The example above shows a SLC (Single Level Cell) NAND Cell. When any current is detected between the source and drain it can be concluded the cell is programmed. Since only two states, programmed or erased, are needed to represent one bit, that’s all that is needed.
With MLC (Multi Level Cell) NAND, there is a need to store two bits of data, which requires 4 distinct states. In order to accomplish this, the MLC NAND cell must be able to apply charge to the floating gate at four different levels and later be able to detect which of the four levels is set.
The diagram below represents the additional electrons in blue on the floating gate which must be set to precise levels so they can later be read accurately. This makes MLC more challenging and slower to write than their SLC NAND counterpart.
TLC (Tri Level Cell and also known as Triple Level Cell) NAND has an even more complicated mission. It must be able to store and recognize 3 bits per cell, requiring 8 distinct states.

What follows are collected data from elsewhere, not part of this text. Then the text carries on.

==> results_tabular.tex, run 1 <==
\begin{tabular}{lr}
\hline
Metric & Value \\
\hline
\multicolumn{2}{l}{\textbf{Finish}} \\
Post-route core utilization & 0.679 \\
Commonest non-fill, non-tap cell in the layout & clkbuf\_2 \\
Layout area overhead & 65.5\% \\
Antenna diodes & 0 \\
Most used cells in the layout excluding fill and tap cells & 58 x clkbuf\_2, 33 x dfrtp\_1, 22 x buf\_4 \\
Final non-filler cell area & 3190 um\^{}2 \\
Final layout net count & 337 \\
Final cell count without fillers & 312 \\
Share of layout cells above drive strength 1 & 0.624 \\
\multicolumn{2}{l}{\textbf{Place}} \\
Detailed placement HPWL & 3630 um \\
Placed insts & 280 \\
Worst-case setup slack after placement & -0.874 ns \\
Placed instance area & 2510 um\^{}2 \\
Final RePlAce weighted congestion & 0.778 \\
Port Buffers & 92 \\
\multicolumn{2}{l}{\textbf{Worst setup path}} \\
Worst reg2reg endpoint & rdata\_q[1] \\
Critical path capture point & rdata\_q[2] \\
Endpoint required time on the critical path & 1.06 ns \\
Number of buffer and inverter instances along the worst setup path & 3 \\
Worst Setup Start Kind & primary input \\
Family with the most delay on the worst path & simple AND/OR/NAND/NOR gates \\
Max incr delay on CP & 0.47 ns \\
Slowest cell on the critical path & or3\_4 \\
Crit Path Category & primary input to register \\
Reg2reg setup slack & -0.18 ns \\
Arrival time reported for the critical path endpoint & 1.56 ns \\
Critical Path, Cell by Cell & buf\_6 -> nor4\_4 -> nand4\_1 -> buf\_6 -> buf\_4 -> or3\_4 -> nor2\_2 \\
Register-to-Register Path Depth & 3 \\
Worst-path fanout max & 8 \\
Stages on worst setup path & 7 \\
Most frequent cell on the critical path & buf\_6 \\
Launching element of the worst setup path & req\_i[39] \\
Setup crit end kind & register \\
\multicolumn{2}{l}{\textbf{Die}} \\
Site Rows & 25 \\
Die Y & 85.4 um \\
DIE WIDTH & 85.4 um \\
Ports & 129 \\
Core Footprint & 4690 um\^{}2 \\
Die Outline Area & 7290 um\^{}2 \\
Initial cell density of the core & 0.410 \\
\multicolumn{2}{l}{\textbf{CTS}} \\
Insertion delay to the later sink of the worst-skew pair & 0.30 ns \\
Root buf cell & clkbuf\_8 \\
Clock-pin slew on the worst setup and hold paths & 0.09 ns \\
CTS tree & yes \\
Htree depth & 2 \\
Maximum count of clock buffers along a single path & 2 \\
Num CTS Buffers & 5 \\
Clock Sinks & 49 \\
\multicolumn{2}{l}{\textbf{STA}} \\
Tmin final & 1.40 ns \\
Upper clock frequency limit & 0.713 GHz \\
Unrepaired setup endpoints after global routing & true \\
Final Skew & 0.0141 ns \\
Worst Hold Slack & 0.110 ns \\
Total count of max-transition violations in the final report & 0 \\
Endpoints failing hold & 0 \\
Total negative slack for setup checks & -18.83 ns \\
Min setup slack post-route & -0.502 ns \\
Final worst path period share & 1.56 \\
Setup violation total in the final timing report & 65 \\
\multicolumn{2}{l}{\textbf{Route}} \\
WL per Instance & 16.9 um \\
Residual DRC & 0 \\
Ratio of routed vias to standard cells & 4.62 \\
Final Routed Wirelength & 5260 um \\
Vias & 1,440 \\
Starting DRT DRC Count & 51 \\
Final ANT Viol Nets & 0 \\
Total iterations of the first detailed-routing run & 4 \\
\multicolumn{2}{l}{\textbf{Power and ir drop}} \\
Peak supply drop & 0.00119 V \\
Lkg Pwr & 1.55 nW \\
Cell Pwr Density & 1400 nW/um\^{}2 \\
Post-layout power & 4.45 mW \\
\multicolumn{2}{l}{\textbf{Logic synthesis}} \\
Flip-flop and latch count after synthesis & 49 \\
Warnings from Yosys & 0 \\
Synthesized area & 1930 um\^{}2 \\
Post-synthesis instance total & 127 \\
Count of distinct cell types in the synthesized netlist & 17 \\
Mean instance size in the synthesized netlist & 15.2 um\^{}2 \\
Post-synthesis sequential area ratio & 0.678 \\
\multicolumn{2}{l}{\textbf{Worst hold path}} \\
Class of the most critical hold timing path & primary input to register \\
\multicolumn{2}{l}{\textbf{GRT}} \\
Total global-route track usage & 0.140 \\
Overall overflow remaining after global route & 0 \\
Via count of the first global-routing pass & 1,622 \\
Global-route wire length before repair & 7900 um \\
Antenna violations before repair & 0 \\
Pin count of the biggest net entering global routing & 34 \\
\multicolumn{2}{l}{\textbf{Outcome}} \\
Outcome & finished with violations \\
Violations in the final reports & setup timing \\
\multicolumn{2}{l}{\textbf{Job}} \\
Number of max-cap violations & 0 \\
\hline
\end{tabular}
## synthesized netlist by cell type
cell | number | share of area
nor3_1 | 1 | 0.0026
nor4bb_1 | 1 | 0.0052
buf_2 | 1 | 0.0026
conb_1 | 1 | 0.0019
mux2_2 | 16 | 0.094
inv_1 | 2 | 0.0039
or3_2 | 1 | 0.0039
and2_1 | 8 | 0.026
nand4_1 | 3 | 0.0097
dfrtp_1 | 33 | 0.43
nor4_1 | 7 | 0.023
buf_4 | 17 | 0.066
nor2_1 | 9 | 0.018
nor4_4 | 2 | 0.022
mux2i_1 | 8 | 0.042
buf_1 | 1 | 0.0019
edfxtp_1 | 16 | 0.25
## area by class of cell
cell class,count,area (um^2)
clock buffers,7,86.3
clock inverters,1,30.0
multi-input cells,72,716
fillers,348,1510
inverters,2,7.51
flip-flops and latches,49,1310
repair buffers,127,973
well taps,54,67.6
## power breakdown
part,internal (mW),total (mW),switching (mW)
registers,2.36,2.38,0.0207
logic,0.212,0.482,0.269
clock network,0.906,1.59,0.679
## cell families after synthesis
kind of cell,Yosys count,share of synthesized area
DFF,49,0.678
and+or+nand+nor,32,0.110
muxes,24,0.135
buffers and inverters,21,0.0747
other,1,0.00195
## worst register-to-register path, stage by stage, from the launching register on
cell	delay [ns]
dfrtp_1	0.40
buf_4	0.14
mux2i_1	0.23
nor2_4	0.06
`src/design/riscv_isa_pkg.sv`:
```
// rv64i base encodings only; no compressed or extension opcodes, pc step fixed at 4 bytes
`default_nettype none

package riscv_isa_pkg;

    // data path width
    localparam int unsigned XLEN = 64;

    typedef logic [XLEN-1:0] bus64_t;   // register operand
    typedef logic [XLEN-1:0] addr_t;    // pc / target address
    typedef logic [31:0]     instr_t;   // raw instruction word
    typedef logic [4:0]      reg_idx_t; // x0..x31

    // next sequential pc offset, no rvc support
    localparam addr_t INSTR_BYTES = addr_t'(4);

    // major opcodes, instr[6:0]
    localparam logic [6:0] OPC_JAL    = 7'b1101111;
    localparam logic [6:0] OPC_JALR   = 7'b1100111;
    localparam logic [6:0] OPC_BRANCH = 7'b1100011;

    // branch funct3, instr[14:12]
    // 3'b010 and 3'b011 are reserved in the isa
    localparam logic [2:0] F3_BEQ  = 3'b000;
    localparam logic [2:0] F3_BNE  = 3'b001;
    localparam logic [2:0] F3_BLT  = 3'b100;
    localparam logic [2:0] F3_BGE  = 3'b101;
    localparam logic [2:0] F3_BLTU = 3'b110;
    localparam logic [2:0] F3_BGEU = 3'b111;

endpackage

`default_nettype wire

```
`src/design/ctrl_xfer_pkg.sv`:
```
// stage payloads assume the riscv_isa_pkg widths; enum values are internal and not tied to isa bits
`default_nettype none

package ctrl_xfer_pkg;

    // kind of control transfer, CT_NONE for everything else
    typedef enum logic [1:0] {
        CT_NONE   = 2'd0,
        CT_JAL    = 2'd1,
        CT_JALR   = 2'd2,
        CT_BRANCH = 2'd3
    } ctrl_xfer_op_t;

    // branch condition, B_NONE covers reserved funct3
    typedef enum logic [2:0] {
        B_EQ   = 3'd0,
        B_NE   = 3'd1,
        B_LT   = 3'd2,
        B_GE   = 3'd3,
        B_LTU  = 3'd4,
        B_GEU  = 3'd5,
        B_NONE = 3'd6
    } branch_op_t;

    // what the issue register holds
    typedef struct packed {
        riscv_isa_pkg::addr_t  pc;
        riscv_isa_pkg::instr_t instr;
        riscv_isa_pkg::bus64_t rs1;          // operand values, already read
        riscv_isa_pkg::bus64_t rs2;
        logic                  pred_taken;   // front end guess
        riscv_isa_pkg::addr_t  pred_target;  // only meaningful when pred_taken
    } issue_pkt_t;

    // what the result register holds
    typedef struct packed {
        logic                     taken;
        riscv_isa_pkg::addr_t     target;
        riscv_isa_pkg::addr_t     next_pc;    // target or pc+4
        logic                     mispredict;
        logic                     link_we;    // jal/jalr with rd != x0
        riscv_isa_pkg::reg_idx_t  link_rd;
        riscv_isa_pkg::bus64_t    link_data;  // return address
    } resolve_pkt_t;

endpackage

`default_nettype wire

```
`src/design/branch_resolve_top.sv`:
```
// resolves one instruction per cycle with 2-cycle latency; no redirect or flush is issued from here
`timescale 1ns/1ps
`default_nettype none

module branch_resolve_top (
    input  logic                     clk_i,
    input  logic                     arst_n_i,

    // issue port
    input  logic                     issue_valid_i,
    output logic                     issue_ready_o,
    input  riscv_isa_pkg::addr_t     issue_pc_i,
    input  riscv_isa_pkg::instr_t    issue_instr_i,
    input  riscv_isa_pkg::bus64_t    issue_rs1_i,
    input  riscv_isa_pkg::bus64_t    issue_rs2_i,
    input  logic                     issue_pred_taken_i,
    input  riscv_isa_pkg::addr_t     issue_pred_target_i,

    // result port
    output logic                     res_valid_o,
    input  logic                     res_ready_i,
    output logic                     res_taken_o,
    output riscv_isa_pkg::addr_t     res_target_o,
    output riscv_isa_pkg::addr_t     res_next_pc_o,
    output logic                     res_mispredict_o,
    output logic                     res_link_we_o,
    output riscv_isa_pkg::reg_idx_t  res_link_rd_o,
    output riscv_isa_pkg::bus64_t    res_link_data_o
);

    import riscv_isa_pkg::*;
    import ctrl_xfer_pkg::*;

    issue_pkt_t     issue_d;
    issue_pkt_t     issue_q;
    logic           issue_vld;     // issue register occupied
    logic           result_rdy;    // result stage can accept

    ctrl_xfer_op_t  ctrl_xfer_op;
    branch_op_t     branch_op;
    bus64_t         imm;
    reg_idx_t       rd;

    logic           taken;
    addr_t          target;
    addr_t          next_pc;
    bus64_t         link_data;
    logic           mispredict;
    logic           link_we;

    resolve_pkt_t   resolve_d;
    resolve_pkt_t   resolve_q;

    // bundle the loose issue fields
    assign issue_d.pc          = issue_pc_i;
    assign issue_d.instr       = issue_instr_i;
    assign issue_d.rs1         = issue_rs1_i;
    assign issue_d.rs2         = issue_rs2_i;
    assign issue_d.pred_taken  = issue_pred_taken_i;
    assign issue_d.pred_target = issue_pred_target_i;

    pipe_stage #(.payload_t(issue_pkt_t)) issue_stage (
        .clk_i    (clk_i),
        .arst_n_i (arst_n_i),
        .valid_i  (issue_valid_i),
        .ready_o  (issue_ready_o),
        .data_i   (issue_d),
        .valid_o  (issue_vld),
        .ready_i  (result_rdy),  // backpressure chains through
        .data_o   (issue_q)
    );

    ctrl_xfer_decoder u_decoder (
        .instr_i        (issue_q.instr),
        .ctrl_xfer_op_o (ctrl_xfer_op),
        .branch_op_o    (branch_op),
        .imm_o          (imm),
        .rd_o           (rd)
    );

    branch_unit u_branch_unit (
        .ctrl_xfer_op_i (ctrl_xfer_op),
        .branch_op_i    (branch_op),
        .pc_i           (issue_q.pc),
        .data_rs1_i     (issue_q.rs1),
        .data_rs2_i     (issue_q.rs2),
        .imm_i          (imm),
        .taken_o        (taken),
        .target_o       (target),
        .result_o       (next_pc),
        .reg_data_o     (link_data)
    );

    // wrong direction, or right direction but wrong place
    assign mispredict = (issue_q.pred_taken != taken) ||
                        (taken && issue_q.pred_taken && (issue_q.pred_target != target));

    // x0 destination writes nothing
    assign link_we = ((ctrl_xfer_op == CT_JAL) || (ctrl_xfer_op == CT_JALR)) && (rd != '0);

    assign resolve_d.taken      = taken;
    assign resolve_d.target     = target;
    assign resolve_d.next_pc    = next_pc;
    assign resolve_d.mispredict = mispredict;
    assign resolve_d.link_we    = link_we;
    assign resolve_d.link_rd    = rd;
    assign resolve_d.link_data  = link_data;

    pipe_stage #(.payload_t(resolve_pkt_t)) result_stage (
        .clk_i    (clk_i),
        .arst_n_i (arst_n_i),
        .valid_i  (issue_vld),
        .ready_o  (result_rdy),
        .data_i   (resolve_d),
        .valid_o  (res_valid_o),
        .ready_i  (res_ready_i),
        .data_o   (resolve_q)
    );

    // unpack onto the result port
    assign res_taken_o      = resolve_q.taken;
    assign res_target_o     = resolve_q.target;
    assign res_next_pc_o    = resolve_q.next_pc;
    assign res_mispredict_o = resolve_q.mispredict;
    assign res_link_we_o    = resolve_q.link_we;
    assign res_link_rd_o    = resolve_q.link_rd;
    assign res_link_data_o  = resolve_q.link_data;

endmodule

`default_nettype wire

```
`src/design/branch_unit.sv`:
```
// purely combinational; no misaligned-target trap, jalr target is rs1+imm with bit 0 cleared
`timescale 1ns/1ps
`default_nettype none

module branch_unit (
    input  ctrl_xfer_pkg::ctrl_xfer_op_t  ctrl_xfer_op_i,
    input  ctrl_xfer_pkg::branch_op_t     branch_op_i,

    input  riscv_isa_pkg::addr_t          pc_i,
    input  riscv_isa_pkg::bus64_t         data_rs1_i,
    input  riscv_isa_pkg::bus64_t         data_rs2_i,
    input  riscv_isa_pkg::bus64_t         imm_i,

    output logic                          taken_o,
    output riscv_isa_pkg::addr_t          target_o,
    output riscv_isa_pkg::addr_t          result_o,
    output riscv_isa_pkg::bus64_t         reg_data_o
);

    import riscv_isa_pkg::*;
    import ctrl_xfer_pkg::*;

    logic   equal;
    logic   less;      // signed compare
    logic   less_u;    // unsigned compare
    logic   cond_met;  // branch condition result
    addr_t  pc_rel;    // pc + imm, shared by jal and branch
    addr_t  jalr_sum;
    addr_t  pc_next;   // sequential pc

    assign equal  = (data_rs1_i == data_rs2_i);
    assign less   = ($signed(data_rs1_i) < $signed(data_rs2_i));
    assign less_u = (data_rs1_i < data_rs2_i);

    assign pc_rel   = pc_i + imm_i;
    assign jalr_sum = data_rs1_i + imm_i;
    assign pc_next  = pc_i + INSTR_BYTES;

    // condition select, reserved funct3 never taken
    always_comb begin
        case (branch_op_i)
            B_EQ:    cond_met = equal;
            B_NE:    cond_met = ~equal;
            B_LT:    cond_met = less;
            B_GE:    cond_met = ~less;
            B_LTU:   cond_met = less_u;
            B_GEU:   cond_met = ~less_u;
            default: cond_met = 1'b0;
        endcase
    end

    always_comb begin
        case (ctrl_xfer_op_i)
            CT_JAL: begin
                taken_o  = 1'b1;               // unconditional
                target_o = pc_rel;
            end
            CT_JALR: begin
                taken_o  = 1'b1;
                target_o = {jalr_sum[XLEN-1:1], 1'b0}; // isa clears lsb
            end
            CT_BRANCH: begin
                taken_o  = cond_met;
                target_o = pc_rel;             // reported even when not taken
            end
            default: begin
                taken_o  = 1'b0;
                target_o = '0;
            end
        endcase
    end

    assign result_o   = taken_o ? target_o : pc_next; // next pc
    assign reg_data_o = pc_next;                      // link value

endmodule

`default_nettype wire

```
`src/design/ctrl_xfer_decoder.sv`:
```
// decodes by opcode alone; jalr funct3 is not checked and illegal words decode as CT_NONE
`timescale 1ns/1ps
`default_nettype none

module ctrl_xfer_decoder (
    input  riscv_isa_pkg::instr_t         instr_i,

    output ctrl_xfer_pkg::ctrl_xfer_op_t  ctrl_xfer_op_o,
    output ctrl_xfer_pkg::branch_op_t     branch_op_o,
    output riscv_isa_pkg::bus64_t         imm_o,
    output riscv_isa_pkg::reg_idx_t       rd_o
);

    import riscv_isa_pkg::*;
    import ctrl_xfer_pkg::*;

    logic [6:0] opcode;
    logic [2:0] funct3;
    bus64_t     j_imm;   // jal offset
    bus64_t     i_imm;   // jalr offset
    bus64_t     b_imm;   // conditional branch offset

    assign opcode = instr_i[6:0];
    assign funct3 = instr_i[14:12];
    assign rd_o   = instr_i[11:7]; // passed on regardless of kind

    // j-type, offset is a multiple of 2
    assign j_imm = {{(XLEN-20){instr_i[31]}},
                    instr_i[19:12],
                    instr_i[20],
                    instr_i[30:21],
                    1'b0};

    // i-type, plain 12 bit
    assign i_imm = {{(XLEN-12){instr_i[31]}}, instr_i[31:20]};

    // b-type, scrambled 13 bit with implied lsb
    assign b_imm = {{(XLEN-12){instr_i[31]}},
                    instr_i[7],
                    instr_i[30:25],
                    instr_i[11:8],
                    1'b0};

    // transfer kind and immediate by opcode
    always_comb begin
        case (opcode)
            OPC_JAL: begin
                ctrl_xfer_op_o = CT_JAL;
                imm_o          = j_imm;
            end
            OPC_JALR: begin
                ctrl_xfer_op_o = CT_JALR;
                imm_o          = i_imm;
            end
            OPC_BRANCH: begin
                ctrl_xfer_op_o = CT_BRANCH;
                imm_o          = b_imm;
            end
            default: begin
                ctrl_xfer_op_o = CT_NONE; // alu, load, store, ...
                imm_o          = '0;
            end
        endcase
    end

    // condition only matters for branches
    always_comb begin
        if (opcode == OPC_BRANCH) begin
            case (funct3)
                F3_BEQ:  branch_op_o = B_EQ;
                F3_BNE:  branch_op_o = B_NE;
                F3_BLT:  branch_op_o = B_LT;
                F3_BGE:  branch_op_o = B_GE;
                F3_BLTU: branch_op_o = B_LTU;
                F3_BGEU: branch_op_o = B_GEU;
                default: branch_op_o = B_NONE; // reserved 010/011
            endcase
        end else begin
            branch_op_o = B_NONE;
        end
    end

endmodule

`default_nettype wire

```
`src/design/pipe_stage.sv`:
```
// one entry, full throughput only because ready_o looks through to ready_i combinationally
`timescale 1ns/1ps
`default_nettype none

module pipe_stage #(
    parameter type payload_t = logic
) (
    input  logic      clk_i,
    input  logic      arst_n_i,

    // upstream side
    input  logic      valid_i,
    output logic      ready_o,
    input  payload_t  data_i,

    // downstream side
    output logic      valid_o,
    input  logic      ready_i,
    output payload_t  data_o
);

    logic      valid_q;
    payload_t  data_q;   // meaningful only while valid_q is set

    // can take a new entry when empty or when the current one leaves now
    assign ready_o = ~valid_q | ready_i;

    always_ff @(posedge clk_i or negedge arst_n_i) begin
        if (!arst_n_i) begin
            valid_q <= 1'b0;
        end else if (ready_o) begin
            valid_q <= valid_i; // load or drain to empty
        end
    end

    // payload only moves on an actual transfer
    always_ff @(posedge clk_i) begin
        if (ready_o && valid_i) begin
            data_q <= data_i;
        end
    end

    assign valid_o = valid_q;
    assign data_o  = data_q;

endmodule

`default_nettype wire

```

The maximum voltage in each cell is about the same. So SLC cells have plenty of guard band between their states. Because of this, SLC NAND is able to withstand temperature extremes and other adverse effects much better than MLC or TLC NAND.
The Image above shows the levels of voltage thresholds required to store the multiple states in each of the memory technologies. Not counting guard band area, each SLC state is allocated 50% of the voltage range; MLC 25% and TLC 12.5%.
As you can see, MLC and TLC have much tighter tolerances and will be more susceptible than SLC NAND. Their principal advantage is cost.